File: config.mk
export PLATFORM = sky130hd
export DESIGN_NAME = seg_bcd_feeder
export DESIGN_NICKNAME = d
export VERILOG_FILES = /design/src/rtl/seg_bcd_feeder.sv
export SDC_FILE = /design/constraint.sdc
export NUM_CORES = 1
export LEC_CHECK = 0
export CORE_MARGIN = 5
export CORE_UTILIZATION = 50
export CTS_CLUSTER_DIAMETER = 50
export CTS_CLUSTER_SIZE = 30
export DETAILED_ROUTE_END_ITERATION = 7
export GPL_TIMING_DRIVEN = 0
export HOLD_SLACK_MARGIN = 0.12
export PLACE_DENSITY = 0.68
export SKIP_CTS_REPAIR_TIMING = 1
export SLEW_MARGIN = 20
export SYNTH_ARGS = -nofsm -noshare
export SYNTH_HDL_FRONTEND = slang
export SYNTH_SLANG_ARGS = --single-unit
File: constraint.sdc
create_clock -name clk -period 5.3 [get_ports clk]
set_input_delay 1.06 -clock clk [delete_from_list [all_inputs] [get_ports clk]]
set_output_delay 1.06 -clock clk [all_outputs]
set_load 0.01 [all_outputs]
$ cat src/rtl/sync_phase_ctrl.sv
// Aligns the local divided-clock phase counter to an external board-sync pulse,
// sequencing acquire/track/lock and issuing preset strobes to the register bank.
module sync_phase_ctrl
  import sync_pkg::*;
#(
  parameter int DIV_WIDTH   = 8,
  parameter int DIV_DEFAULT = 100,
  parameter int LOCK_COUNT  = 4,
  parameter int MISS_LIMIT  = 4
) (
  input  logic                 clk,
  input  logic                 reset,
  input  logic                 sync_in,
  input  logic                 cfg_valid,
  input  logic [DIV_WIDTH-1:0] cfg_div,
  output logic                 cfg_ready,
  output logic                 cfg_err,
  output logic [DIV_WIDTH-1:0] phase,
  output logic                 tick,
  output logic                 realign,
  output logic [DIV_WIDTH-1:0] realign_val,
  output logic                 locked,
  output logic [1:0]           state_o
);

  localparam int MATCH_W = (LOCK_COUNT > 1) ? $clog2(LOCK_COUNT) : 1;
  localparam int MISS_W  = (MISS_LIMIT > 1) ? $clog2(MISS_LIMIT) : 1;

  localparam logic [DIV_WIDTH-1:0] DIV_RESET   = DIV_WIDTH'(DIV_DEFAULT);
  localparam logic [DIV_WIDTH-1:0] PHASE_LAT   = DIV_WIDTH'(SYNC_LAT);
  // Every legal divider exceeds SYNC_LAT+1, so the modulo reduces to the constant.
  localparam logic [DIV_WIDTH-1:0] REALIGN_VAL = DIV_WIDTH'(SYNC_LAT + 1);
  localparam logic [MATCH_W-1:0]   MATCH_LAST  = MATCH_W'(LOCK_COUNT - 1);
  localparam logic [MISS_W-1:0]    MISS_LAST   = MISS_W'(MISS_LIMIT - 1);

  sync_state_e          state_reg, state_next;
  logic [DIV_WIDTH-1:0] phase_reg, phase_next;
  logic [DIV_WIDTH-1:0] div_reg, div_next;
  logic [MATCH_W-1:0]   match_cnt_reg, match_cnt_next;
  logic [MISS_W-1:0]    miss_cnt_reg, miss_cnt_next;
  logic                 locked_reg, locked_next;
  logic                 tick_reg, tick_next;
  logic                 realign_reg, realign_next;
  logic [DIV_WIDTH-1:0] realign_val_reg, realign_val_next;
  logic                 cfg_ready_reg, cfg_ready_next;
  logic                 cfg_err_reg, cfg_err_next;

  logic sync_rise;
  logic cfg_accept;
  logic cfg_legal;
  logic aligned;
  logic do_realign;

  sync_edge_det u_edge (
    .clk   (clk),
    .reset (reset),
    .d     (sync_in),
    .rise  (sync_rise)
  );

  assign cfg_accept = cfg_valid & cfg_ready_reg;
  assign cfg_legal  = div_is_legal(32'(cfg_div));
  assign aligned    = sync_rise && (phase_reg == PHASE_LAT);

  always_ff @(posedge clk) begin
    if (reset) begin
      state_reg       <= ACQUIRE;
      phase_reg       <= '0;
      div_reg         <= DIV_RESET;
      match_cnt_reg   <= '0;
      miss_cnt_reg    <= '0;
      locked_reg      <= 1'b0;
      tick_reg        <= 1'b0;
      realign_reg     <= 1'b0;
      realign_val_reg <= '0;
      cfg_ready_reg   <= 1'b0;
      cfg_err_reg     <= 1'b0;
    end else begin
      state_reg       <= state_next;
      phase_reg       <= phase_next;
      div_reg         <= div_next;
      match_cnt_reg   <= match_cnt_next;
      miss_cnt_reg    <= miss_cnt_next;
      locked_reg      <= locked_next;
      tick_reg        <= tick_next;
      realign_reg     <= realign_next;
      realign_val_reg <= realign_val_next;
      cfg_ready_reg   <= cfg_ready_next;
      cfg_err_reg     <= cfg_err_next;
    end
  end

  always_comb begin
    state_next       = state_reg;
    phase_next       = (phase_reg == div_reg - 1'b1) ? '0 : phase_reg + 1'b1;
    div_next         = div_reg;
    match_cnt_next   = match_cnt_reg;
    miss_cnt_next    = miss_cnt_reg;
    locked_next      = locked_reg;
    realign_next     = 1'b0;
    realign_val_next = realign_val_reg;
    cfg_ready_next   = ~cfg_accept;
    cfg_err_next     = 1'b0;
    do_realign       = 1'b0;

    // A config accept pre-empts any sync event in the same cycle.
    if (cfg_accept) begin
      if (cfg_legal) begin
        div_next       = cfg_div;
        phase_next     = '0;
        state_next     = ACQUIRE;
        locked_next    = 1'b0;
        match_cnt_next = '0;
        miss_cnt_next  = '0;
      end else begin
        cfg_err_next = 1'b1;
      end
    end else begin
      case (state_reg)
        ACQUIRE: begin
          if (sync_rise) begin
            do_realign     = 1'b1;
            match_cnt_next = '0;
            miss_cnt_next  = '0;
            state_next     = TRACK;
          end
        end
        TRACK, LOCKED: begin
          if (sync_rise) begin
            miss_cnt_next = '0;
            if (aligned) begin
              if (state_reg == TRACK) begin
                if (match_cnt_reg == MATCH_LAST) begin
                  state_next  = LOCKED;
                  locked_next = 1'b1;
                end else begin
                  match_cnt_next = match_cnt_reg + 1'b1;
                end
              end
            end else begin
              do_realign     = 1'b1;
              match_cnt_next = '0;
              locked_next    = 1'b0;
              state_next     = TRACK;
            end
          end else if (tick_reg) begin
            if (miss_cnt_reg == MISS_LAST) begin
              state_next     = ACQUIRE;
              locked_next    = 1'b0;
              miss_cnt_next  = '0;
              match_cnt_next = '0;
            end else begin
              miss_cnt_next = miss_cnt_reg + 1'b1;
            end
          end
        end
        default: begin
          state_next  = ACQUIRE;
          locked_next = 1'b0;
        end
      endcase
    end

    if (do_realign) begin
      phase_next       = REALIGN_VAL;
      realign_next     = 1'b1;
      realign_val_next = REALIGN_VAL;
    end

    tick_next = (phase_next == '0);
  end

  assign cfg_ready   = cfg_ready_reg;
  assign cfg_err     = cfg_err_reg;
  assign phase       = phase_reg;
  assign tick        = tick_reg;
  assign realign     = realign_reg;
  assign realign_val = realign_val_reg;
  assign locked      = locked_reg;
  assign state_o     = state_reg;

endmodule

# # # #

### Task objective
A faithful copy of the whole listing is needed.

### Expected answer
File: config.mk
export PLATFORM = sky130hd
export DESIGN_NAME = seg_bcd_feeder
export DESIGN_NICKNAME = d
export VERILOG_FILES = /design/src/rtl/seg_bcd_feeder.sv
export SDC_FILE = /design/constraint.sdc
export NUM_CORES = 1
export LEC_CHECK = 0
export CORE_MARGIN = 5
export CORE_UTILIZATION = 50
export CTS_CLUSTER_DIAMETER = 50
export CTS_CLUSTER_SIZE = 30
export DETAILED_ROUTE_END_ITERATION = 7
export GPL_TIMING_DRIVEN = 0
export HOLD_SLACK_MARGIN = 0.12
export PLACE_DENSITY = 0.68
export SKIP_CTS_REPAIR_TIMING = 1
export SLEW_MARGIN = 20
export SYNTH_ARGS = -nofsm -noshare
export SYNTH_HDL_FRONTEND = slang
export SYNTH_SLANG_ARGS = --single-unit
File: constraint.sdc
create_clock -name clk -period 5.3 [get_ports clk]
set_input_delay 1.06 -clock clk [delete_from_list [all_inputs] [get_ports clk]]
set_output_delay 1.06 -clock clk [all_outputs]
set_load 0.01 [all_outputs]
$ cat src/rtl/sync_phase_ctrl.sv
// Aligns the local divided-clock phase counter to an external board-sync pulse,
// sequencing acquire/track/lock and issuing preset strobes to the register bank.
module sync_phase_ctrl
  import sync_pkg::*;
#(
  parameter int DIV_WIDTH   = 8,
  parameter int DIV_DEFAULT = 100,
  parameter int LOCK_COUNT  = 4,
  parameter int MISS_LIMIT  = 4
) (
  input  logic                 clk,
  input  logic                 reset,
  input  logic                 sync_in,
  input  logic                 cfg_valid,
  input  logic [DIV_WIDTH-1:0] cfg_div,
  output logic                 cfg_ready,
  output logic                 cfg_err,
  output logic [DIV_WIDTH-1:0] phase,
  output logic                 tick,
  output logic                 realign,
  output logic [DIV_WIDTH-1:0] realign_val,
  output logic                 locked,
  output logic [1:0]           state_o
);

  localparam int MATCH_W = (LOCK_COUNT > 1) ? $clog2(LOCK_COUNT) : 1;
  localparam int MISS_W  = (MISS_LIMIT > 1) ? $clog2(MISS_LIMIT) : 1;

  localparam logic [DIV_WIDTH-1:0] DIV_RESET   = DIV_WIDTH'(DIV_DEFAULT);
  localparam logic [DIV_WIDTH-1:0] PHASE_LAT   = DIV_WIDTH'(SYNC_LAT);
  // Every legal divider exceeds SYNC_LAT+1, so the modulo reduces to the constant.
  localparam logic [DIV_WIDTH-1:0] REALIGN_VAL = DIV_WIDTH'(SYNC_LAT + 1);
  localparam logic [MATCH_W-1:0]   MATCH_LAST  = MATCH_W'(LOCK_COUNT - 1);
  localparam logic [MISS_W-1:0]    MISS_LAST   = MISS_W'(MISS_LIMIT - 1);

  sync_state_e          state_reg, state_next;
  logic [DIV_WIDTH-1:0] phase_reg, phase_next;
  logic [DIV_WIDTH-1:0] div_reg, div_next;
  logic [MATCH_W-1:0]   match_cnt_reg, match_cnt_next;
  logic [MISS_W-1:0]    miss_cnt_reg, miss_cnt_next;
  logic                 locked_reg, locked_next;
  logic                 tick_reg, tick_next;
  logic                 realign_reg, realign_next;
  logic [DIV_WIDTH-1:0] realign_val_reg, realign_val_next;
  logic                 cfg_ready_reg, cfg_ready_next;
  logic                 cfg_err_reg, cfg_err_next;

  logic sync_rise;
  logic cfg_accept;
  logic cfg_legal;
  logic aligned;
  logic do_realign;

  sync_edge_det u_edge (
    .clk   (clk),
    .reset (reset),
    .d     (sync_in),
    .rise  (sync_rise)
  );

  assign cfg_accept = cfg_valid & cfg_ready_reg;
  assign cfg_legal  = div_is_legal(32'(cfg_div));
  assign aligned    = sync_rise && (phase_reg == PHASE_LAT);

  always_ff @(posedge clk) begin
    if (reset) begin
      state_reg       <= ACQUIRE;
      phase_reg       <= '0;
      div_reg         <= DIV_RESET;
      match_cnt_reg   <= '0;
      miss_cnt_reg    <= '0;
      locked_reg      <= 1'b0;
      tick_reg        <= 1'b0;
      realign_reg     <= 1'b0;
      realign_val_reg <= '0;
      cfg_ready_reg   <= 1'b0;
      cfg_err_reg     <= 1'b0;
    end else begin
      state_reg       <= state_next;
      phase_reg       <= phase_next;
      div_reg         <= div_next;
      match_cnt_reg   <= match_cnt_next;
      miss_cnt_reg    <= miss_cnt_next;
      locked_reg      <= locked_next;
      tick_reg        <= tick_next;
      realign_reg     <= realign_next;
      realign_val_reg <= realign_val_next;
      cfg_ready_reg   <= cfg_ready_next;
      cfg_err_reg     <= cfg_err_next;
    end
  end

  always_comb begin
    state_next       = state_reg;
    phase_next       = (phase_reg == div_reg - 1'b1) ? '0 : phase_reg + 1'b1;
    div_next         = div_reg;
    match_cnt_next   = match_cnt_reg;
    miss_cnt_next    = miss_cnt_reg;
    locked_next      = locked_reg;
    realign_next     = 1'b0;
    realign_val_next = realign_val_reg;
    cfg_ready_next   = ~cfg_accept;
    cfg_err_next     = 1'b0;
    do_realign       = 1'b0;

    // A config accept pre-empts any sync event in the same cycle.
    if (cfg_accept) begin
      if (cfg_legal) begin
        div_next       = cfg_div;
        phase_next     = '0;
        state_next     = ACQUIRE;
        locked_next    = 1'b0;
        match_cnt_next = '0;
        miss_cnt_next  = '0;
      end else begin
        cfg_err_next = 1'b1;
      end
    end else begin
      case (state_reg)
        ACQUIRE: begin
          if (sync_rise) begin
            do_realign     = 1'b1;
            match_cnt_next = '0;
            miss_cnt_next  = '0;
            state_next     = TRACK;
          end
        end
        TRACK, LOCKED: begin
          if (sync_rise) begin
            miss_cnt_next = '0;
            if (aligned) begin
              if (state_reg == TRACK) begin
                if (match_cnt_reg == MATCH_LAST) begin
                  state_next  = LOCKED;
                  locked_next = 1'b1;
                end else begin
                  match_cnt_next = match_cnt_reg + 1'b1;
                end
              end
            end else begin
              do_realign     = 1'b1;
              match_cnt_next = '0;
              locked_next    = 1'b0;
              state_next     = TRACK;
            end
          end else if (tick_reg) begin
            if (miss_cnt_reg == MISS_LAST) begin
              state_next     = ACQUIRE;
              locked_next    = 1'b0;
              miss_cnt_next  = '0;
              match_cnt_next = '0;
            end else begin
              miss_cnt_next = miss_cnt_reg + 1'b1;
            end
          end
        end
        default: begin
          state_next  = ACQUIRE;
          locked_next = 1'b0;
        end
      endcase
    end

    if (do_realign) begin
      phase_next       = REALIGN_VAL;
      realign_next     = 1'b1;
      realign_val_next = REALIGN_VAL;
    end

    tick_next = (phase_next == '0);
  end

  assign cfg_ready   = cfg_ready_reg;
  assign cfg_err     = cfg_err_reg;
  assign phase       = phase_reg;
  assign tick        = tick_reg;
  assign realign     = realign_reg;
  assign realign_val = realign_val_reg;
  assign locked      = locked_reg;
  assign state_o     = state_reg;

endmodule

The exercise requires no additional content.